OpenTusk ships a local semantic index for your files. The @opentusk/indexer package maintains a SQLite + vector database on your machine, embeds file content with a local model, and exposes search over both the CLI and MCP tools. No content ever leaves your machine.

Everything runs locally:

  • Model: all-MiniLM-L6-v2 (384-dim, ~80 MB ONNX). CPU only, no GPU needed.
  • Database: SQLite with a vector extension, stored at ~/.opentusk/index/index.db.
  • Chunking: ~512 tokens per chunk, ~50 token overlap, respects paragraph boundaries.
  • Content: plaintext is indexed at decryption time — during uploads and downloads. The index contains chunks of decrypted content, so treat ~/.opentusk/index/ as sensitive (file perms should be 0600).

Because indexing happens on plaintext and shared-vault files are encrypted end-to-end, indexing is a local concern — only files you can already decrypt are indexed.

  1. Install the indexer

    Terminal window
    npm install -g @opentusk/indexer

    Skipping this keeps the CLI small.
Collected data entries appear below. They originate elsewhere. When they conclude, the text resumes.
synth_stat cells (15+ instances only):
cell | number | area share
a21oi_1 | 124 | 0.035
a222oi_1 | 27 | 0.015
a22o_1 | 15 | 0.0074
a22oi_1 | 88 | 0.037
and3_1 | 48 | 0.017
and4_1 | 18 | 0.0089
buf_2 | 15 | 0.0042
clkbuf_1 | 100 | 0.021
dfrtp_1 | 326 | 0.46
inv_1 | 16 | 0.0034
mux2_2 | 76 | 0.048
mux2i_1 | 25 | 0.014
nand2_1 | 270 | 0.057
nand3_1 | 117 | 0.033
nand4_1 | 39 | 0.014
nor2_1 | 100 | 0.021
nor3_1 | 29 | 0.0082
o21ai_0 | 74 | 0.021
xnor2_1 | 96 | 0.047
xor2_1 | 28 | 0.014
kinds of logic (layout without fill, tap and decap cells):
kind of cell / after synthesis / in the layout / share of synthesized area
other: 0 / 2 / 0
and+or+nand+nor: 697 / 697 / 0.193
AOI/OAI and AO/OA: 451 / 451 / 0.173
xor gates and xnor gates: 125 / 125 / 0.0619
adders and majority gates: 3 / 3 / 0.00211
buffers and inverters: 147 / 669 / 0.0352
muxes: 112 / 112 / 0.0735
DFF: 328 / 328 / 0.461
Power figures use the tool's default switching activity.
===== config.mk =====
export PLATFORM = sky130hd
export DESIGN_NAME = mainDecode
export DESIGN_NICKNAME = d
export VERILOG_FILES = /design/src/rtl/isaPkg.sv /design/src/rtl/ucodePkg.sv /design/src/rtl/mainDecode.sv
export SDC_FILE = /design/constraint.sdc
export NUM_CORES = 1
export LEC_CHECK = 0
export ABC_CLOCK_PERIOD_IN_PS = 1410
export BUFFER_PORTS_ARGS = -buffer_cell sky130_fd_sc_hd__buf_2
export CAP_MARGIN = 0
export CORE_AREA = 2 2 39 41
export DETAILED_ROUTE_END_ITERATION = 12
export DIE_AREA = 0 0 41 43
export GPL_ROUTABILITY_DRIVEN = 0
export SETUP_SLACK_MARGIN = 0.2
export SYNTH_ARGS = -nofsm -noshare
export SYNTH_HDL_FRONTEND = slang
export SYNTH_SLANG_ARGS = --single-unit

===== constraint.sdc =====
create_clock -name vclk -period 1.41
set_input_delay 0.141 -clock vclk [all_inputs]
set_output_delay 0.141 -clock vclk [all_outputs]
set_load 0.005 [all_outputs]

===== src/rtl/isaPkg.sv =====
`default_nettype none

package isaPkg;

	////////////////////
	// Main page opcodes, real LR35902 encodings
	typedef enum logic [7:0] {
		ocNop = 8'h00,
		ocLdBN = 8'h06, ocLdCN = 8'h0E, ocLdDN = 8'h16, ocLdEN = 8'h1E,
		ocLdHN = 8'h26, ocLdLN = 8'h2E, ocLdAN = 8'h3E,
		ocIncB = 8'h04, ocIncC = 8'h0C, ocIncD = 8'h14, ocIncE = 8'h1C,
		ocIncH = 8'h24, ocIncL = 8'h2C, ocIncA = 8'h3C,
		ocDecB = 8'h05, ocDecC = 8'h0D, ocDecD = 8'h15, ocDecE = 8'h1D,
		ocDecH = 8'h25, ocDecL = 8'h2D, ocDecA = 8'h3D,
		ocLdHlB = 8'h70, ocLdHlC = 8'h71, ocLdHlD = 8'h72, ocLdHlE = 8'h73,
		ocLdHlH = 8'h74, ocLdHlL = 8'h75, ocLdHlA = 8'h77,
		ocAddB = 8'h80, ocAddC = 8'h81, ocAddD = 8'h82, ocAddE = 8'h83,
		ocAddH = 8'h84, ocAddL = 8'h85, ocAddA = 8'h87,
		ocSubB = 8'h90, ocSubC = 8'h91, ocSubD = 8'h92, ocSubE = 8'h93,
		ocSubH = 8'h94, ocSubL = 8'h95, ocSubA = 8'h97,
		ocJr = 8'h18,
		ocJrNz = 8'h20,
		ocCb = 8'hCB
	} opcode_t;

	// CB page
	typedef enum logic [7:0] {
		cbRrB = 8'h18, cbRrC = 8'h19, cbRrD = 8'h1A, cbRrE = 8'h1B,
		cbRrH = 8'h1C, cbRrL = 8'h1D, cbRrA = 8'h1F,
		cbSrlB = 8'h38
	} cbOpcode_t;

	// Opcode register field order; slot 6 is (HL) in the ISA, decoded register in microcode
	typedef enum logic [2:0] {
		regB = 3'd0, regC = 3'd1, regD = 3'd2, regE = 3'd3,
		regH = 3'd4, regL = 3'd5, regFromDec = 3'd6, regA = 3'd7
	} reg8_t;

	typedef struct packed {
		logic zero;
		logic carry;
	} flags_t;

endpackage

`default_nettype wire


===== src/rtl/ucodePkg.sv =====
`default_nettype none

package ucodePkg;

	typedef logic [6:0] flowIdx_t;

	// Sequencer action per micro-op
	typedef enum logic [2:0] {
		uNext,
		uInc,
		uEof,
		uIncEof,
		uIncEofZ
	} uopNext_t;

	// Datapath operations
	typedef enum logic [3:0] {
		opNop, opSetMemAddr, opMemWrite, opRegFromMem,
		opInc8, opDec8, opAdd8, opSub8,
		opRr8, opSrl8, opJumpRel
	} uopOp_t;

	typedef enum logic [3:0] {
		selPc,
		selHl,
		selX8,
		selReg
	} uopSel_t;

	typedef struct packed {
		uopNext_t next;
		uopOp_t op;
		uopSel_t sel;
		isaPkg::reg8_t regIdx;
	} uop_t;

	typedef struct packed {
		logic [15:0] addr;
		logic [7:0] wdata;
		logic we;
	} memReq_t;

	////////////////////
	// Flow start rows
	localparam flowIdx_t flowFetch = 7'd0;
	localparam flowIdx_t flowNop = 7'd1;
	localparam flowIdx_t flowLdRn = 7'd2;
	localparam flowIdx_t flowInc = 7'd5;
	localparam flowIdx_t flowDec = 7'd7;
	localparam flowIdx_t flowAdd = 7'd9;
	localparam flowIdx_t flowSub = 7'd11;
	localparam flowIdx_t flowLdHlR = 7'd13;
	localparam flowIdx_t flowJr = 7'd16;
	localparam flowIdx_t flowJrNz = 7'd20;
	localparam flowIdx_t flowRr = 7'd24;
	localparam flowIdx_t flowSrl = 7'd26;
	// Last populated row
	localparam flowIdx_t flowLast = 7'd27;

endpackage

`default_nettype wire


===== src/rtl/mainDecode.sv =====
`timescale 1ns/1ps
`default_nettype none

module mainDecode (
	input  isaPkg::opcode_t opcode,
	output ucodePkg::flowIdx_t flowStart,
	output isaPkg::reg8_t regIdx
);
	import isaPkg::*;
	import ucodePkg::*;

	reg8_t dstField;
	reg8_t srcField;

	// Register operand sits in bits 5:3 or 2:0 depending on the group
	assign dstField = reg8_t'(opcode[5:3]);
	assign srcField = reg8_t'(opcode[2:0]);

	always_comb
	begin
		flowStart = flowNop;
		regIdx = regA;
		case (opcode)
			ocNop: flowStart = flowNop;
			ocLdBN, ocLdCN, ocLdDN, ocLdEN, ocLdHN, ocLdLN, ocLdAN:
			begin
				flowStart = flowLdRn;
				regIdx = dstField;
			end
			ocIncB, ocIncC, ocIncD, ocIncE, ocIncH, ocIncL, ocIncA:
			begin
				flowStart = flowInc;
				regIdx = dstField;
			end
			ocDecB, ocDecC, ocDecD, ocDecE, ocDecH, ocDecL, ocDecA:
			begin
				flowStart = flowDec;
				regIdx = dstField;
			end
			ocLdHlB, ocLdHlC, ocLdHlD, ocLdHlE, ocLdHlH, ocLdHlL, ocLdHlA:
			begin
				flowStart = flowLdHlR;
				regIdx = srcField;
			end
			ocAddB, ocAddC, ocAddD, ocAddE, ocAddH, ocAddL, ocAddA:
			begin
				flowStart = flowAdd;
				regIdx = srcField;
			end
			ocSubB, ocSubC, ocSubD, ocSubE, ocSubH, ocSubL, ocSubA:
			begin
				flowStart = flowSub;
				regIdx = srcField;
			end
			ocJr: flowStart = flowJr;
			ocJrNz: flowStart = flowJrNz;
			default: ;
		endcase
	end

endmodule

`default_nettype wire


==> qor.yml <==
synth:
  synth_top_area_cell: "buf_4"
  seq_area_frac_synth: 0
  synth_warnings: 0
  netlist_top_cells_area: "buf_4 (8.7%), a21oi_1 (7.2%), buf_6 (6.5%)"
  synth.distinct_cells: 30
  avgSynthCellArea_um2: 6.77
  netlist_instances: 51
  synth_top_area_frac: 0.0870
  syn_area_um2: 345
layout:
  synthToLayoutAreaGrowth_pct: 52.9
  antenna_cells: 0
  n_sequential_cell: 0
  seqCellArea_um2: 0
  final.fill_count: 157
  multi_input_area_um2: 333
  post-route-util: 0.382
  drive_gt1_frac: 0.478
  nClkBuffers: 0
  nets: 77
sta:
  fmax_ghz: 0.784
  finalCritPeriodShare: 0.905
  rsz0062_at_grt: "yes"
  hold_violations: 0
  period_needed_ps: 1280
  tns_ps: 0
  setup_viol: 0
  drv_slew: 0
power:
  p_total_uw: 128
  leakage_nw: 0.213
  powerDensity_nw_per_um2: 242
  irDropWorstVdd_mv: 0.110
worst_setup_path:
  required_ps: 1270
  cp-start-kind: "primary input"
  crit_arrival_ps: 1130
  crit_path_end_kind: "output pin"
  critPathMaxFanout: 3
  worst-setup-path-type: "primary input to output pin"
global_route:
  grt_pass1_wl_um: 1680
  grt_pass1_vias: 422
  track_usage: 0.126
  grt_max_degree: 12
  antenna_found_initial: 0
  globalRouteOverflowTotal: 0
  top_usage_layer: "met2"
  met1_usage: 0.177
  use_met2: 0.219
  met3_usage: 0
routing:
  wire_per_inst_um: 12.4
  drcViolationCount: 0
  ant_nets: 0
  first_pass_iters: 3
  viasPerCell: 5.19
  drt-total-wl_um: 1030
  drt_iter0_markers: 4
  vias: 431
die:
  io_pins: 18
  die-height_um: 43
  rows: 14
  core-area_um2: 1380
  start_util: 0.250
  die_area_um2: 1760
  fp.dieW_um: 41
placement:
  port_buffers: 16
  dpl.hpwl_um: 723
status:
  outcome: "finished clean"
min_path:
  hp-class: "primary input to output pin"
job:
  maxCapViolCount: 0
Install it only on machines that need search.

  2. Download the model and initialize the database

    Terminal window
    opentusk index setup

    First run downloads ~80 MB to ~/.opentusk/index/models/. Subsequent runs are instant.

  3. Sync your vaults

    Terminal window
    opentusk index sync # all vaults
    opentusk index sync --vault <id> # one vault
    opentusk index sync --force # re-index everything

    This lists files via the API, downloads and decrypts anything the index doesn’t already have (comparing SHA-256 content hashes), indexes it, and discards the plaintext bytes.

  4. Search

    Terminal window
    opentusk search "deployment runbook"
    opentusk search "invoice Acme Q1" --vault <id> --limit 5
    opentusk search "pdf report" --type application/pdf --min-score 0.5
    opentusk search "design doc" --json
FlagPurpose
--vault <id>Limit results to a single vault
--folder <path>Folder path prefix (recursive)
--type <mime>MIME type filter, e.g. application/pdf
--limit <n>Max results (default 10)
--min-score <n>Similarity threshold 0–1 (default 0.3)
--jsonRaw SearchResult[] instead of styled output

When you upload or download a file via the CLI or MCP tools, the indexer is notified with the plaintext bytes as a fire-and-forget call. If the indexer isn’t installed or isn’t running, nothing happens — the file just doesn’t get indexed, and you can catch up later with opentusk index sync.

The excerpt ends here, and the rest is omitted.